Naomi and her daughters-in-law (Chagall, 1960)
On this Sunday morning the passing of Justice Ginsburg prompts this reflection about her first name, Ruth. (I'm old enough to remember when the first name was called the Christian name, but that term has fallen out of favor.)

In the Book of Ruth Naomi and her husband and two sons left Judah for Moab to escape famine. The sons married two Moabite women, Ruth and Orpah (fun fact--Oprah Winfrey was named after the Biblical character Orpah, but Oprah changed her name due to constant mispronunciation). All three men died, and the three widows faced a bleak future.

Naomi decided to seek refuge with her relations in Judah and encouraged Orpah and Ruth to return to their families in Moab; both were young enough to find husbands and bear children. Orpah did go back to Moab after some protest, but Ruth stayed with Naomi:
But Ruth replied, “Don’t urge me to leave you or to turn back from you. Where you go I will go, and where you stay I will stay. Your people will be my people and your God my God. Where you die I will die, and there I will be buried. May the Lord deal with me, be it ever so severely, if even death separates you and me.”--Ruth 1:16-17
Ruth's willingness to sacrifice her own future to accompany Naomi has served as a model to generations of Jews and Christians who have been confronted with a similar decision. (Spoiler alert: it works out for Ruth in the end, but it was far from certain that it would.) Ruth is a name with a virtuous antecedent, and being called "ruthless" is not a compliment.

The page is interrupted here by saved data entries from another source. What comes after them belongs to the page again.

$ cat src/rtl/mod_updn_cntr.sv
// mod_updn_cntr: parametrised modulo up/down counter with optional saturation,
// synchronous clamped parallel load, combinational terminal count, a registered
// boundary-event pulse and a sticky overflow flag.
//
// Legal parameters: WIDTH 2..32, MODULUS 2..2**WIDTH, RESET_VAL < MODULUS.
// MODULUS is a 64-bit parameter so that 2**32 stays representable.
module mod_updn_cntr #(
    parameter int unsigned     WIDTH     = 4,
    parameter longint unsigned MODULUS   = 16,
    parameter bit              SATURATE  = 1'b0,
    parameter int unsigned     RESET_VAL = 0
) (
    input  logic             clk,
    input  logic             reset,
    input  logic             en,
    input  logic             up_dn,
    input  logic             load,
    input  logic [WIDTH-1:0] load_val,
    input  logic             ovf_clr,
    output logic [WIDTH-1:0] cnt,
    output logic             tc,
    output logic             evt,
    output logic             ovf_sticky
);

    // The modulus needs WIDTH+1 bits when it equals 2**WIDTH; the largest
    // count value always fits in WIDTH bits.
    localparam logic [WIDTH:0]   MOD_EXT = (WIDTH+1)'(MODULUS);
    localparam logic [WIDTH-1:0] MAX_CNT = WIDTH'(MODULUS - 1);
    localparam logic [WIDTH-1:0] RST_CNT = WIDTH'(RESET_VAL);
    localparam logic [WIDTH-1:0] ONE     = {{(WIDTH-1){1'b0}}, 1'b1};

    logic [WIDTH-1:0] cnt_q, cnt_d;
    logic             evt_q, evt_d;
    logic             ovf_q, ovf_d;

    logic             at_max;
    logic             at_min;
    logic             load_fits;
    logic [WIDTH-1:0] load_clamped;
    logic [WIDTH:0]   cnt_plus;
    logic [WIDTH-1:0] cnt_minus;

    // Boundary detection, clamped load value and the two neighbouring counts.
    always_comb begin
        at_max       = (cnt_q == MAX_CNT);
        at_min       = (cnt_q == '0);
        load_fits    = ({1'b0, load_val} < MOD_EXT);
        load_clamped = load_fits ? load_val : MAX_CNT;
        cnt_plus     = {1'b0, cnt_q} + {1'b0, ONE};
        cnt_minus    = cnt_q - ONE;
    end

    // Next-state selection: load beats counting, counting beats hold.
    always_comb begin
        // NOTE: every combinational output gets a default first so no path
        // through the if/else leaves it unassigned and infers a latch.
        cnt_d = cnt_q;
        evt_d = 1'b0;
        ovf_d = ovf_q;

        if (load) begin
            cnt_d = load_clamped;
        end else if (en) begin
            if (up_dn) begin
                if (at_max) begin
                    evt_d = 1'b1;
                    cnt_d = SATURATE ? cnt_q : '0;
                end else begin
                    cnt_d = cnt_plus[WIDTH-1:0];
                end
            end else begin
                if (at_min) begin
                    evt_d = 1'b1;
                    cnt_d = SATURATE ? cnt_q : MAX_CNT;
                end else begin
                    cnt_d = cnt_minus;
                end
            end
        end

        // A boundary step on this edge beats a simultaneous clear request.
        if (evt_d) begin
            ovf_d = 1'b1;
        end else if (ovf_clr) begin
            ovf_d = 1'b0;
        end
    end

    // State registers with synchronous active-high reset.
    always_ff @(posedge clk) begin
        // NOTE: sequential state uses non-blocking assignments so every
        // register samples the pre-edge values regardless of statement order.
        if (reset) begin
            cnt_q <= RST_CNT;
            evt_q <= 1'b0;
            ovf_q <= 1'b0;
        end else begin
            cnt_q <= cnt_d;
            evt_q <= evt_d;
            ovf_q <= ovf_d;
        end
    end

    // Terminal count follows the present count and direction, independent of en.
    always_comb begin
        tc = up_dn ? at_max : at_min;
    end

    assign cnt        = cnt_q;
    assign evt        = evt_q;
    assign ovf_sticky = ovf_q;

endmodule

$ cat config.mk
export PLATFORM = sky130hd
export DESIGN_NAME = mod_updn_cntr
export DESIGN_NICKNAME = d
export VERILOG_FILES = /design/src/rtl/mod_updn_cntr.sv
export SDC_FILE = /design/constraint.sdc
export NUM_CORES = 1
export LEC_CHECK = 0
export CAP_MARGIN = 20
export CORE_AREA = 2 2 39 41
export DETAILED_ROUTE_END_ITERATION = 8
export DIE_AREA = 0 0 41 43
export SYNTH_ARGS = -nofsm -noshare
export SYNTH_HDL_FRONTEND = slang
export SYNTH_SLANG_ARGS = --single-unit
$ cat constraint.sdc
create_clock -name clk -period 3.4 [get_ports clk]
set_clock_uncertainty 0.05 [all_clocks]
set_input_delay 0.68 -clock clk [delete_from_list [all_inputs] [get_ports clk]]
set_output_delay 0.68 -clock clk [all_outputs]
set_load 0.01 [all_outputs]
==> metrics.csv, run 1 <==
metric,value,unit
"EDFF count, synth",0,
CTS tree,done,
slowest cell on the critical path,clkdlybuf4s50_1,
worst setup path class,in -> out,
"Reg clk slew, reported paths",50,ps
met1 usage,16.99,%
CP Cell Sequence,clkdlybuf4s50_1 > or3b_2 > o21ai_2 > clkdlybuf4s50_1,
Critical path buffers and inverters,2,
total negative slack,0,ps
M2 GR Usage,18.13,%
Hold Buf Count CTS,0,
Synth Area in Compound Gates,25.70,%
Longest Clk Path Bufs,2,
Die Ht,43,um
Min Hold Slack,420.1,ps
Reg2Reg Capture Point,cnt[0],
Worst Hold Launch,ovf_sticky,
Top-Level Pins,17,
hold crit path type,reg -> reg,
number of synthesis warnings,0,
Crit path required time,2670,ps
Static Leak,0.2337,nW
drt via density,4.976,
CP top delay family,buffers and inverters,
status,"complete, no violations",
met3 usage,4.712,%
vias in the first global route,352,
final setup fails,0,
GRT Util Overall,13.64,%
post-route cell area,609.3,sq um
final total power,0.2104,mW
clk_lat worst skew,250,ps
Hold EP,ovf_sticky,
syn avg cell area,8.083,sq um
Port-buffer cells,16,
GRT Max-Usage Layer,met2,
Fmax achieved,333.7,MHz
"Top cell by count, worst path",clkdlybuf4s50_1,
H-Tree Depth,1,
Critical Path AT,2270,ps
"Cell Area, Synth",404.1,sq um
hpwl dp,727.1,um
Tightest Pin Transition,295.6,ps
first-pass GRT wire length,1.531,mm
WL final,975,um
Pwr per Cell Area,345.4,nW/um^2
Relative slew margins,80.23,%
Post-Syn Nets,62,
largest family of logic cells by synthesized area,compound AO/OA/AOI/OAI gates,
RePlAce Congestion,0.7412,
Worst setup EP type,output port,
DRT antenna net count,0,
DR pass1 iterations,4,
CTS Root Cell,clkbuf_4,
pins over their slew limit,0,
drt wl/cell,11.47,um
# Max-Cap Violations,0,
maximum number of pins on one net before global-route repair,10,
nets@finish,83,
fin crit share,88.14,%
CP Launch Type,input pin,
Hold Path Stages,2,
mux cell area share after synthesis,5.263,%
sequential fraction of the synthesis area,29.72,%
Max VDD drop,0.1066,mV
PostCTS Resize Cnt,0,
final hold vios,0,
CTS Buf Count,3,
Area Overhead vs Synth,50.77,%
layout cell share with drive strength beyond 1,11.59,%
post-synthesis simple-gate area fraction,22.91,%
synth unique cells,25,
Synth Area in XOR/XNOR,4.334,%
reg2reg start,cnt[0],
main flop type after synthesis,dfxtp_1,
Vias,423,
antenna violations before repair,0,
synthesized flop and latch total,6,
"setup slack, reg-to-reg",1680,ps
DIE AREA,1763,sq um
setup repair bufs after CTS,0,
Core Rows,14,
core area,1384,sq um
DRC viols,0,
GRT overflow,0,
Placed Area,586.8,sq um
starting density of the core,29.20,%
Tmin final,2997,ps
Critical Path Fanout Max,2,
Synth Instances,50,
Synth async-reset ratio,0,%
# diodes,0,
number of cells on the worst reg-to-reg path,6,
die width,41,um
clock sinks,6,
initial drt markers,8,
delay of the slowest critical-path stage,550,ps
area share of fa/ha/maj cells after synthesis,6.192,%
RSZ-0062 raised after global routing,no,
## per-layer routing
layer | wire length, um | part of all wire, % | vias up
met5 | 0 | 0 | -
met4 | 21 | 2.2 | 0
met3 | 85 | 8.7 | 4
met2 | 442 | 45 | 18
met1 | 426 | 44 | 183
li1 | - | - | 218
## cells by family (layout without fill, tap and decap cells)
family                   Yosys count  count (layout)
AND/OR/NAND/NOR                   16              16
flip-flops                         6               6
adder cells (fa/ha/maj)            2               2
multiplexers                       2               2
buffers and inverters              6              25
XOR/XNOR                           2               2
AO/OA/AOI/OAI                     16              16
## cell usage after synthesis (2+ instances only)
cell type  number  share of area, %
nand2_1         3               2.8
ha_1            2               6.2
dfxtp_1         6                30
nand2b_1        3               4.6
a21oi_1         6               7.4
inv_1           5               4.6
nor2_1          2               1.9
nand4_1         2               3.1
xnor2_1         2               4.3
o21ai_0         4               5.0
## worst max-delay path by stage
stage | start | endpoint | depth (start not counted)
2_1_floorplan | up_dn | tc | 2
6_report | up_dn | tc | 4
3_5_place_dp | up_dn | tc | 4
5_1_grt | up_dn | tc | 4
4_1_cts | up_dn | tc | 4
3_3_place_gp | up_dn | tc | 4
## registers in the layout, summed over array words and instances (netlist names)
name	count
cnt	4
ovf_sticky	1
evt	1
## tightest hold or removal path, stage by stage, from the launching register on
cell and delay, ps:
dfxtp_1 300, nand2b_1 60, a21oi_1 60
## area by class of cell
class	instances	area (sq um)
tap	16	20.02
fill	156	774.5
inverter	5	18.77
timing repair buffer	17	167.7
multi-input combinational	38	260.3
sequential	6	120.1
clock buffer	3	22.52
## stage by stage
step	worst slack [ps]	instances	utilization [%]
CTS	402.0	85	44.03
detailed placement	399.1	82	42.41
finish	403.3	85	44.03
global route	334.1	85	44.03
floorplan	1356	50	-
global placement	404.1	82	42.41
## cells in the final DEF, fill, tap and decap left out
cell	synthesis	layout
or3b_2	1	1
or3_1	1	1
a311o_1	1	1
buf_4	0	1
o22ai_2	1	1
ha_1	2	2
o221ai_1	1	1
dfxtp_1	6	6
and3_1	1	1
nor3b_1	1	1
o21ai_2	1	1
inv_1	5	5
nand2_1	3	3
nand2b_1	3	3
clkdlybuf4s50_1	0	16
mux2i_1	1	1
clkbuf_4	0	3
nor2b_1	1	1
or2b_1	1	1
mux2_2	1	1
a21oi_1	6	6
a31oi_1	1	1
nand4_1	2	2
xnor2_1	2	2
o21ai_0	4	4
nor2_1	2	2
o21a_1	1	1
## report_power, final
group	internal (mW)	switching, mW
Clock	0.0402	0.0293
Combinational	0.0350	0.0237
Sequential	0.0749	0.00732
(Power assumes the default switching activity.)
==> inputs of run 2 (changes only) <==
Settings changed: HOLD_SLACK_MARGIN set to 0.08.
==> results of run 2 <==
The final DEF is identical to that of run 1; final timing and power are the same.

Inspired by the birth of "Baby Ruth" to President and Mrs. Grover Cleveland in 1891, Ruth ("compassionate friend") was a popular girls' name in the United States in the late 19th and early 20th centuries.

In my own family my maternal grandmother and her sisters--Ruth, Esther, Sarah, Eunice, and Bertha--were all named after women in the Bible. My grand-aunt Ruth was the eldest and thus received the first choice of girls' names.

Branches of modern philosophy say that meaning does not exist but is an artifact of the human mind. That may be true, but for your humble blogger people and their names grow old together until the name becomes inextricably linked with the individual. They have meaning together.

It's difficult to imagine Ruth Bader Ginsburg--or for that matter my grand-aunt Ruth--being known by a different name. Somehow it made sense at the end.